--- THE TASK ---
Search each line below for "ends", then return the lines where it appears.

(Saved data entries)
--- config.mk ---
export PLATFORM = sky130hd
export DESIGN_NAME = ser_synth_ctrl
export DESIGN_NICKNAME = d
export VERILOG_FILES = /design/src/rtl/ser_synth_ctrl.sv
export SDC_FILE = /design/constraint.sdc
export NUM_CORES = 1
export LEC_CHECK = 0
export BUFFER_PORTS_ARGS = -buffer_cell sky130_fd_sc_hd__buf_2
export CAP_MARGIN = 20
export CORE_UTILIZATION = 50
export DETAILED_ROUTE_END_ITERATION = 10
export PLACE_DENSITY = 0.71
export SYNTH_ARGS = -nofsm -noshare
export SYNTH_HDL_FRONTEND = slang
export SYNTH_SLANG_ARGS = --single-unit
--- constraint.sdc ---
create_clock -name clk -period 2.8 [get_ports clk]
set_input_delay 0.28 -clock clk [delete_from_list [all_inputs] [get_ports clk]]
set_output_delay 0.28 -clock clk [all_outputs]
set_load 0.005 [all_outputs]
--- src/rtl/ser_synth_ctrl.sv ---
`timescale 1ns/1ps
module ser_synth_ctrl #(
  parameter int BAND_W = 4,
  parameter int M_W    = 10,
  parameter int S_W    = 5,
  parameter int TEST_W = 8,
  parameter int SYNC   = 2
) (
  input  logic              clk,
  input  logic              rst_n,
  input  logic              ser_en,
  input  logic              ser_clk,
  input  logic              ser_dat,
  input  logic              len_open,
  output logic [BAND_W-1:0] band_on,
  output logic [M_W-1:0]    m_div,
  output logic [S_W-1:0]    s_div,
  output logic              mode19,
  output logic [2:0]        test_sel,
  output logic              rs_a,
  output logic              rs_b,
  output logic              tune_en
);
  localparam int LEN_LONG  = BAND_W + M_W + S_W;
  localparam int LEN_SHORT = LEN_LONG - 1;
  localparam int LEN_TEST  = LEN_LONG + TEST_W;
  localparam int SR_W      = LEN_TEST - 1;
  localparam int CNT_W     = $clog2(LEN_TEST + 1);
  localparam int TF_W      = 6;

  logic [SYNC-1:0]  en_p, ck_p, dt_p;
  logic             en_d, ck_d;
  logic [SR_W-1:0]  sr_q;
  logic [CNT_W-1:0] cnt_q;
  logic             os_q, loaded_q;

  wire en_s  = en_p[SYNC-1];
  wire ck_s  = ck_p[SYNC-1];
  wire dt_s  = dt_p[SYNC-1];
  wire en_rise = en_s & ~en_d;
  wire en_fall = ~en_s & en_d;
  wire shift   = en_s & en_d & ck_d & ~ck_s;
  wire at_end  = (cnt_q == CNT_W'(LEN_TEST));

  wire [LEN_LONG-1:0] w_long = {sr_q[LEN_LONG-2:0], dt_s};
  wire [TF_W-1:0]     w_test = {sr_q[TF_W-2:0], dt_s};

  assign tune_en = loaded_q & ~os_q;

  always_ff @(posedge clk or negedge rst_n) begin
    if (!rst_n) begin
      en_p <= '0;
      ck_p <= '0;
      dt_p <= '0;
      en_d <= 1'b0;
      ck_d <= 1'b0;
    end else begin
      en_p <= {en_p[SYNC-2:0], ser_en};
      ck_p <= {ck_p[SYNC-2:0], ser_clk};
      dt_p <= {dt_p[SYNC-2:0], ser_dat};
      en_d <= en_s;
      ck_d <= ck_s;
    end
  end

  always_ff @(posedge clk or negedge rst_n) begin
    if (!rst_n) begin
      cnt_q <= '0;
      sr_q  <= '0;
    end else if (en_rise) begin
      cnt_q <= '0;
    end else if (shift && !at_end) begin
      cnt_q <= cnt_q + 1'b1;
      sr_q  <= {sr_q[SR_W-2:0], dt_s};
    end
  end

  always_ff @(posedge clk or negedge rst_n) begin
    if (!rst_n) begin
      band_on  <= '0;
      m_div    <= '0;
      s_div    <= '0;
      mode19   <= 1'b1;
      loaded_q <= 1'b0;
      test_sel <= 3'b000;
      rs_a     <= 1'b0;
      rs_b     <= 1'b1;
      os_q     <= 1'b0;
    end else begin
      if (shift && cnt_q == CNT_W'(BAND_W - 1))
        band_on <= {sr_q[BAND_W-2:0], dt_s};
      if (shift && cnt_q == CNT_W'(LEN_LONG - 1)) begin
        m_div    <= w_long[M_W+S_W-1:S_W];
        s_div    <= w_long[S_W-1:0];
        mode19   <= 1'b1;
        loaded_q <= 1'b1;
      end else if (en_fall && cnt_q == CNT_W'(LEN_SHORT) && !len_open) begin
        m_div    <= {1'b0, sr_q[M_W+S_W-2:S_W]};
        s_div    <= sr_q[S_W-1:0];
        mode19   <= 1'b0;
        loaded_q <= 1'b1;
      end
      if (shift && cnt_q == CNT_W'(LEN_TEST - 1)) begin
        test_sel <= w_test[5:3];
        rs_a     <= w_test[2];
        rs_b     <= w_test[1];
        os_q     <= w_test[0];
      end
    end
  end

  p_cnt_bound_r7: assert property (@(posedge clk) disable iff (!rst_n)
    cnt_q <= CNT_W'(LEN_TEST));
  p_band_at_fourth_r3: assert property (@(posedge clk) disable iff (!rst_n)
    (band_on != $past(band_on)) |-> (cnt_q == CNT_W'(BAND_W)));
  p_div_at_len_r5: assert property (@(posedge clk) disable iff (!rst_n)
    ((m_div != $past(m_div)) || (s_div != $past(s_div)))
      |-> (cnt_q == CNT_W'(LEN_SHORT) || cnt_q == CNT_W'(LEN_LONG)));
  p_short_msb_r4: assert property (@(posedge clk) disable iff (!rst_n)
    !mode19 |-> (m_div[M_W-1] == 1'b0));
  p_test_at_end_r7: assert property (@(posedge clk) disable iff (!rst_n)
    ((test_sel != $past(test_sel)) || (rs_a != $past(rs_a)) || (rs_b != $past(rs_b)))
      |-> (cnt_q == CNT_W'(LEN_TEST)));
  p_tune_rise_r8: assert property (@(posedge clk) disable iff (!rst_n)
    $rose(tune_en) |-> (cnt_q == CNT_W'(LEN_SHORT) || cnt_q == CNT_W'(LEN_LONG)
                        || cnt_q == CNT_W'(LEN_TEST)));
endmodule

* Yosys cells after proc, flatten, opt, wreduce, memory -nomap -nowiden
Cells that the tools add are included.
Word-level totals: memory bits (writable) 0, bits in latches 0, register bits after elaboration 54, word-level logic and storage cells 53, output and inout bits 26, input bits 6, memory bits (read-only) 0, memories kept 0
Cells by class: bitwise logic cells 11, reduce and logical (&&, ||, !) cells 11, shift-type cells 0, divide/modulo/power cells 0, eq/ne operators 4, $lt $le $gt $ge 0, add/subtract/negate cells 1, multiplexer cells 10, multiply operators 0
Operators with widths (count):
- $mux W10 | 2
- $mux W5 | 4
- $eq A5 B5 Y1 const B | 3
- $and A1 B1 Y1 | 6
- $logic_and A1 B1 Y1 | 6
- $add A5 B1 Y5 const B | 1
- $eq A5 B2 Y1 const B | 1
- $not A1 Y1 | 5
- $mux W1 | 4
- $reduce_bool A2 Y1 | 2
- $logic_not A1 Y1 | 2
- $reduce_and A2 Y1 | 1

* Longest topological paths before layout
Gate-level depths: netlist of run 1.
depth after elaboration 6, gate-level depth with buffers 7, depth with buffers taken out 5

* Worst setup path after synthesis of run 1
Ideal clock, no wire load.
kind register to register, start reg cnt_q[0], end reg sr_q[10], buffers on the path 1, cell stages (with the launch flop) 6, setup time 0.125 ns, arrival 1.466 ns, path slack 1.209 ns, clock period less this slack 1.591 ns, data required time 2.675 ns, cell sequence dfrtp_1 -> ha_1 -> nand4b_1 -> nand2_2 -> buf_2 -> mux2_2
Between the ends: longest elaborated chain between the ends 4
RTL lines:
- start, declared | RTL line 34 | logic [CNT_W-1:0] cnt_q;
- start signal, assigned | RTL line 73 | cnt_q <= cnt_q + 1'b1;
- $eq A5 B5 Y1 | RTL line 43 | wire at_end = (cnt_q == CNT_W'(LEN_TEST));
- $logic_not A1 Y1 | RTL line 72 | end else if (shift && !at_end) begin
- $logic_and A1 B1 Y1 | RTL line 72
- $reduce_and A2 Y1 (no source line)
- end signal, assigned | RTL line 74 | sr_q <= {sr_q[SR_W-2:0], dt_s};
- end, declared | RTL line 33 | logic [SR_W-1:0] sr_q;
No other way between the ends. A chain may end at the register's enable or synchronous reset.

* Worst setup path in the final report of run 1
start reg en_p[1], end reg m_div[0]
Between the ends: longest elaborated chain between the ends 5, elaborated cells between the ends (all ways) 10, those cells by class 1 x mux; 5 x bitwise; 4 x reduce/logical
RTL lines:
- start, declared | RTL line 31 | logic [SYNC-1:0] en_p, ck_p, dt_p;
- start signal, assigned | RTL line 58 | en_p <= {en_p[SYNC-2:0], ser_en};
- $and A1 B1 Y1 / $not A1 Y1 (equally long branches) | RTL line 42, 41
- $and A1 B1 Y1, on equally long branches | RTL line 42, 41
- $and A1 B1 Y1 / $logic_and A1 B1 Y1 (equally long branches) | RTL line 42, 97
- $logic_and A1 B1 Y1, on equally long branches | RTL line 92, 97
- $mux W10 / $reduce_bool A2 Y1 (equally long branches)
- end signal, assigned | RTL line 93 | m_div <= w_long[M_W+S_W-1:S_W];
- end signal, assigned | RTL line 98 | m_div <= {1'b0, sr_q[M_W+S_W-2:S_W]};
- end, declared | RTL line 16 | output logic [M_W-1:0] m_div,
Parallel ways exist; a longest one is shown, timed or not.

--- TASK OUTPUT ---
Between the ends: longest elaborated chain between the ends 4
No other way between the ends. A chain may end at the register's enable or synchronous reset.
Between the ends: longest elaborated chain between the ends 5, elaborated cells between the ends (all ways) 10, those cells by class 1 x mux; 5 x bitwise; 4 x reduce/logical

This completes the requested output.